Activity: For the listing that follows, give again exactly the lines from the one with "Modules (own cells, without" to the one with "Worst setup path after layout", including both.

Data for review:
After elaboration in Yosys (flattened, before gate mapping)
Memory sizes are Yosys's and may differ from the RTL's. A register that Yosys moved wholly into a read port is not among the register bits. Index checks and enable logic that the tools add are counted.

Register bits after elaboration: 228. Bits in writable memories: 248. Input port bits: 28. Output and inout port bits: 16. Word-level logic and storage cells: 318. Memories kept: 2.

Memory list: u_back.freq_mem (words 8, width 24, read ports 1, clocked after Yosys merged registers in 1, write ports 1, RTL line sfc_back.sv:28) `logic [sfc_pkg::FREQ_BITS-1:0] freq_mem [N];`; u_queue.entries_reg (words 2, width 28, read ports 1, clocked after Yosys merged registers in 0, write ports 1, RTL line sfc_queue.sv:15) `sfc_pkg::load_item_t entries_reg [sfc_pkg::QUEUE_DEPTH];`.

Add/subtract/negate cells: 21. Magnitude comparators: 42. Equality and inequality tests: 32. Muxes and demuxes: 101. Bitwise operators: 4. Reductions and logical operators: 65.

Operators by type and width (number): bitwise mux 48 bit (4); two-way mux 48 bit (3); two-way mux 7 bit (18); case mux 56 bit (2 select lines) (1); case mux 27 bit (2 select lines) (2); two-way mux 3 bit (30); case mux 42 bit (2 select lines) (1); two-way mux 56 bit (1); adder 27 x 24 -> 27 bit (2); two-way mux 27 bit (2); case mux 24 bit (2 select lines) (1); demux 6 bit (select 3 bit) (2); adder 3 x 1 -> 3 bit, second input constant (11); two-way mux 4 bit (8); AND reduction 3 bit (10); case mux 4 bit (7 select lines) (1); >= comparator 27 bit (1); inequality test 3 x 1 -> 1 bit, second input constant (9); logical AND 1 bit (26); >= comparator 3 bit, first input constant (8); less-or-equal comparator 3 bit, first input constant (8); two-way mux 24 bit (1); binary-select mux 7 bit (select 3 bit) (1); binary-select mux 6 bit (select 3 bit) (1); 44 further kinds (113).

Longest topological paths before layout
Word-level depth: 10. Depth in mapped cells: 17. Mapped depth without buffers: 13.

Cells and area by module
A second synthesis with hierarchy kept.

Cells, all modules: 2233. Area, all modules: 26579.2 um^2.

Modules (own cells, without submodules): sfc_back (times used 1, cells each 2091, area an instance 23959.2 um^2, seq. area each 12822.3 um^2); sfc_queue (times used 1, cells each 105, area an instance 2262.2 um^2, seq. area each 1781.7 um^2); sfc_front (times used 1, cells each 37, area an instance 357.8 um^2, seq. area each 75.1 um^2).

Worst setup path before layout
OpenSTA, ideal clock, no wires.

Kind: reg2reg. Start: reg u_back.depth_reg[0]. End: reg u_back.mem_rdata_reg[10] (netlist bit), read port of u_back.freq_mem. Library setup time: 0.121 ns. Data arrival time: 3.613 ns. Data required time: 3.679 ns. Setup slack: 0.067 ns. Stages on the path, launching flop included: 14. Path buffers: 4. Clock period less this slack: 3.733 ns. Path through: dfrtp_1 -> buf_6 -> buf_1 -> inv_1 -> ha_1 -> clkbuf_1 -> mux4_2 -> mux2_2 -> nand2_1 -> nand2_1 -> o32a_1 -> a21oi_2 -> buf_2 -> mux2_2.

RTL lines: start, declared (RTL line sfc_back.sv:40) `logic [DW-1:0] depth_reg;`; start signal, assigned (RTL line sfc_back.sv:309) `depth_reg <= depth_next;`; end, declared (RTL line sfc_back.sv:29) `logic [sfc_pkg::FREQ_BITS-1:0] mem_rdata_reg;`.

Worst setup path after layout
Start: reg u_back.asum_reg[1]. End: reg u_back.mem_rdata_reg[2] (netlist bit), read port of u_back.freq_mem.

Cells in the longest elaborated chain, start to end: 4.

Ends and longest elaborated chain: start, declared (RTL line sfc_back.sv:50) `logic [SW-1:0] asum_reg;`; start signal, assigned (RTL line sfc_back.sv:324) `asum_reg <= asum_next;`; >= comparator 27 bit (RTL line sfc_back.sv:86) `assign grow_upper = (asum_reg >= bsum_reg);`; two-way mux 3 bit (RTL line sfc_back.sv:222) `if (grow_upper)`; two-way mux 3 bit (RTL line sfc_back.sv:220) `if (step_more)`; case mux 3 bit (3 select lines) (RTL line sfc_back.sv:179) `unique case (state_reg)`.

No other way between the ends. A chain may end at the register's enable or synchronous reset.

Solution below:
Modules (own cells, without submodules): sfc_back (times used 1, cells each 2091, area an instance 23959.2 um^2, seq. area each 12822.3 um^2); sfc_queue (times used 1, cells each 105, area an instance 2262.2 um^2, seq. area each 1781.7 um^2); sfc_front (times used 1, cells each 37, area an instance 357.8 um^2, seq. area each 75.1 um^2).

Worst setup path before layout
OpenSTA, ideal clock, no wires.

Kind: reg2reg. Start: reg u_back.depth_reg[0]. End: reg u_back.mem_rdata_reg[10] (netlist bit), read port of u_back.freq_mem. Library setup time: 0.121 ns. Data arrival time: 3.613 ns. Data required time: 3.679 ns. Setup slack: 0.067 ns. Stages on the path, launching flop included: 14. Path buffers: 4. Clock period less this slack: 3.733 ns. Path through: dfrtp_1 -> buf_6 -> buf_1 -> inv_1 -> ha_1 -> clkbuf_1 -> mux4_2 -> mux2_2 -> nand2_1 -> nand2_1 -> o32a_1 -> a21oi_2 -> buf_2 -> mux2_2.

RTL lines: start, declared (RTL line sfc_back.sv:40) `logic [DW-1:0] depth_reg;`; start signal, assigned (RTL line sfc_back.sv:309) `depth_reg <= depth_next;`; end, declared (RTL line sfc_back.sv:29) `logic [sfc_pkg::FREQ_BITS-1:0] mem_rdata_reg;`.

Worst setup path after layout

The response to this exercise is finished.